» WHAT THE TASK ASKS: All lines in the material below that hold "else" should be found and copied.

______

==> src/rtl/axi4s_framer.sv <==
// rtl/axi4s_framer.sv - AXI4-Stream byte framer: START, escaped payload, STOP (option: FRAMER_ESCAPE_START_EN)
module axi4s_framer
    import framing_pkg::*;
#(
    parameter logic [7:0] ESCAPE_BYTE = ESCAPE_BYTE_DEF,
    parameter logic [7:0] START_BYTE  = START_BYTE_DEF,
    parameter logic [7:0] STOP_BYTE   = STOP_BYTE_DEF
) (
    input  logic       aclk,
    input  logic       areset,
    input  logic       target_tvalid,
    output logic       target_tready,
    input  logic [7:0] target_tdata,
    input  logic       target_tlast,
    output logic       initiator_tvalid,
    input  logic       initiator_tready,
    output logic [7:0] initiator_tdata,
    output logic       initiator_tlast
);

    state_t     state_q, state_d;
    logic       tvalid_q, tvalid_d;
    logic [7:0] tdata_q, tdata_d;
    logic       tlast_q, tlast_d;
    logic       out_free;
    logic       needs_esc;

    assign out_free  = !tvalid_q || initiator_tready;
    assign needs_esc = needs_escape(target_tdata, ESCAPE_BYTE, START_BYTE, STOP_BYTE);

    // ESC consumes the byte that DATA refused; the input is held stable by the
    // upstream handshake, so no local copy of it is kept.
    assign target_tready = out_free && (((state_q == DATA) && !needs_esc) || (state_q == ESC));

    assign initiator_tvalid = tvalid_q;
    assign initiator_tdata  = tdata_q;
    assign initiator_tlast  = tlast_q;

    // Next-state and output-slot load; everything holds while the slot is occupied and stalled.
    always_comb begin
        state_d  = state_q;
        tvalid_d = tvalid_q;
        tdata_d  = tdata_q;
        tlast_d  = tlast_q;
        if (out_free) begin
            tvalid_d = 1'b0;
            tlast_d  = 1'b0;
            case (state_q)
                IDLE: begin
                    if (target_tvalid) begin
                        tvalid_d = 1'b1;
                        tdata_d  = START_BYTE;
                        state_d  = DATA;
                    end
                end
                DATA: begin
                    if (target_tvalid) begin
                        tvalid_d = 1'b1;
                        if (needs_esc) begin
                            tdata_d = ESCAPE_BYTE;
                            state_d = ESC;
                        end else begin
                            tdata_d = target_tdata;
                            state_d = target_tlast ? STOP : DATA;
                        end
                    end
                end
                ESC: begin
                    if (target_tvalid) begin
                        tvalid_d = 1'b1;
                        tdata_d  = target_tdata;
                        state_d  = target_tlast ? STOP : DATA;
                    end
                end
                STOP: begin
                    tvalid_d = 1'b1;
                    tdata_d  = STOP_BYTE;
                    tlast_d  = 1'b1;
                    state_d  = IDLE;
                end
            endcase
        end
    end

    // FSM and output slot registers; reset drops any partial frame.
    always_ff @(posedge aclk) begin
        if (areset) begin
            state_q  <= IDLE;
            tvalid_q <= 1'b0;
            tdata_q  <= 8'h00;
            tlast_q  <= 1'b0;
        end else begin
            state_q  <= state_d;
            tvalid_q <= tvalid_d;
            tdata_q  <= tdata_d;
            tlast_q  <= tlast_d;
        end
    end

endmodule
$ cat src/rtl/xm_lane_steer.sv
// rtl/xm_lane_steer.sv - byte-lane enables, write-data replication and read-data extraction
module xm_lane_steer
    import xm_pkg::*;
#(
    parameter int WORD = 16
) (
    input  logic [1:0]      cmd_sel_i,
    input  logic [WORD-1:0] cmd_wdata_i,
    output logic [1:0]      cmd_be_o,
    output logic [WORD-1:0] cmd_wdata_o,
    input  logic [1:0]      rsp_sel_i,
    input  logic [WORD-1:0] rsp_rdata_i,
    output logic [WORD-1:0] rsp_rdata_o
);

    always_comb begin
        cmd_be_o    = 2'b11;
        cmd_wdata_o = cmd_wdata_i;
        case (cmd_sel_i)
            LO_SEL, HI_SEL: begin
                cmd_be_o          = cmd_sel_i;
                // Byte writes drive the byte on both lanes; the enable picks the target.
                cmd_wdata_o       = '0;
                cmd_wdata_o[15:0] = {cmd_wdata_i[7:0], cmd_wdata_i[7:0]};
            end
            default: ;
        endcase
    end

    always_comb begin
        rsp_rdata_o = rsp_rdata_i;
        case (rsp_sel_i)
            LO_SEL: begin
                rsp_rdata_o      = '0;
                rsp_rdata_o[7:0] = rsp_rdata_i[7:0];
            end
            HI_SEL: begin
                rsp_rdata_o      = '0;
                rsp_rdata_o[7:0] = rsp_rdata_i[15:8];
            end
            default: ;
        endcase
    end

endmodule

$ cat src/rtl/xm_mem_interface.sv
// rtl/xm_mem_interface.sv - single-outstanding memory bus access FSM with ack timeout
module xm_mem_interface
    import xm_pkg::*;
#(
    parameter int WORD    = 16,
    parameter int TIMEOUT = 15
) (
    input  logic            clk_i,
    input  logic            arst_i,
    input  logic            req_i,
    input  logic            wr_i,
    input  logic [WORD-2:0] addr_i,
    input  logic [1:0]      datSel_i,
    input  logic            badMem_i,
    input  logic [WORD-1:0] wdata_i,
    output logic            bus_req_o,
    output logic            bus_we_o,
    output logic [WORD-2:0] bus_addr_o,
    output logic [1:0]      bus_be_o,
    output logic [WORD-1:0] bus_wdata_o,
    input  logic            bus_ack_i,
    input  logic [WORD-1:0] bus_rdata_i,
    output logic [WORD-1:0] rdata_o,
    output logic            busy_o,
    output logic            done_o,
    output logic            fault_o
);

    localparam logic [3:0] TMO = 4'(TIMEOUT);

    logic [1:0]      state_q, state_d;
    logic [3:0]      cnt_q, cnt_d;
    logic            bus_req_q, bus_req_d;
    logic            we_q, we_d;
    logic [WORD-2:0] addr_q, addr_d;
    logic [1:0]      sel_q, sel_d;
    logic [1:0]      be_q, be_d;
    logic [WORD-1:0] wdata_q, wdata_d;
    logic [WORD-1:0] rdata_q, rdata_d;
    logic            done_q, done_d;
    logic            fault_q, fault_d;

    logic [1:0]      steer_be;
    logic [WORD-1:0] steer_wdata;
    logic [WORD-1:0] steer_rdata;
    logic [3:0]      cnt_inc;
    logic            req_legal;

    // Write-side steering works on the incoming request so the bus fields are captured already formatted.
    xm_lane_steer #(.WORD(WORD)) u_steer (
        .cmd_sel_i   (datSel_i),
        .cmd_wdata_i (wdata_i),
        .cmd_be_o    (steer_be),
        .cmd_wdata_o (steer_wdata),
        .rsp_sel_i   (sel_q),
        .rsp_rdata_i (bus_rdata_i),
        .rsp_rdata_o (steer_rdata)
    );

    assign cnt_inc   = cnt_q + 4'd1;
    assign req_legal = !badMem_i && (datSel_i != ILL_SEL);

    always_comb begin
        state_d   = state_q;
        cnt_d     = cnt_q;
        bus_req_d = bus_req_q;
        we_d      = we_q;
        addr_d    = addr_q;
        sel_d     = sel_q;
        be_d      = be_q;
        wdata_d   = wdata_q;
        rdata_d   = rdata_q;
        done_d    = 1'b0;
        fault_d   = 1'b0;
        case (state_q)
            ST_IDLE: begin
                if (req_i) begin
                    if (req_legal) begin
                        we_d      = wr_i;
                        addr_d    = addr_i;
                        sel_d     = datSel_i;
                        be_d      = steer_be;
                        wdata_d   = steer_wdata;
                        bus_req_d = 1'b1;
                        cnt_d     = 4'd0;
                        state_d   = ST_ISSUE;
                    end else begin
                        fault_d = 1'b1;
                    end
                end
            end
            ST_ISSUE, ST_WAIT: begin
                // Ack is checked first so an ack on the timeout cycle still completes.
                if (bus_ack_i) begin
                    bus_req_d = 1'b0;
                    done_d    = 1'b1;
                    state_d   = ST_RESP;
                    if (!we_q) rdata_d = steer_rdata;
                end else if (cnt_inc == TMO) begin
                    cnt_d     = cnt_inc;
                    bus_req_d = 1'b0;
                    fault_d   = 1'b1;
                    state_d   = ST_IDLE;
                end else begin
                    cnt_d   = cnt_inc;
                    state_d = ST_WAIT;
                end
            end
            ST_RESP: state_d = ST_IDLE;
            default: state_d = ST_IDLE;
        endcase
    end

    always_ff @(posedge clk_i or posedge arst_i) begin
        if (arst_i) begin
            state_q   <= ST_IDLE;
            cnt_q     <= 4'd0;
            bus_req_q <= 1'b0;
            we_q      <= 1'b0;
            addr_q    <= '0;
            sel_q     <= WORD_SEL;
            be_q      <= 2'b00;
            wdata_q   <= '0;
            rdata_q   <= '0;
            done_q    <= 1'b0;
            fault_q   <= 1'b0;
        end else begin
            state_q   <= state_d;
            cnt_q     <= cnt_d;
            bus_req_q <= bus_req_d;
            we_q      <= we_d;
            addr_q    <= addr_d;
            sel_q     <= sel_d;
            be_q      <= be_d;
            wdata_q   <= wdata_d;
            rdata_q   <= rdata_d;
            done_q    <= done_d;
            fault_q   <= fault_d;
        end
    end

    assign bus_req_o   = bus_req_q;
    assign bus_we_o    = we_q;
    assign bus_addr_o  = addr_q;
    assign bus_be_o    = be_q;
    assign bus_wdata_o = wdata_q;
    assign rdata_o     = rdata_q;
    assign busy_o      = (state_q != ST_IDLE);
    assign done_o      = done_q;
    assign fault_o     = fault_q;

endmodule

______

» WRITTEN RESPONSE:
                        end else begin
        end else begin
                    end else begin
                end else if (cnt_inc == TMO) begin
                end else begin
        end else begin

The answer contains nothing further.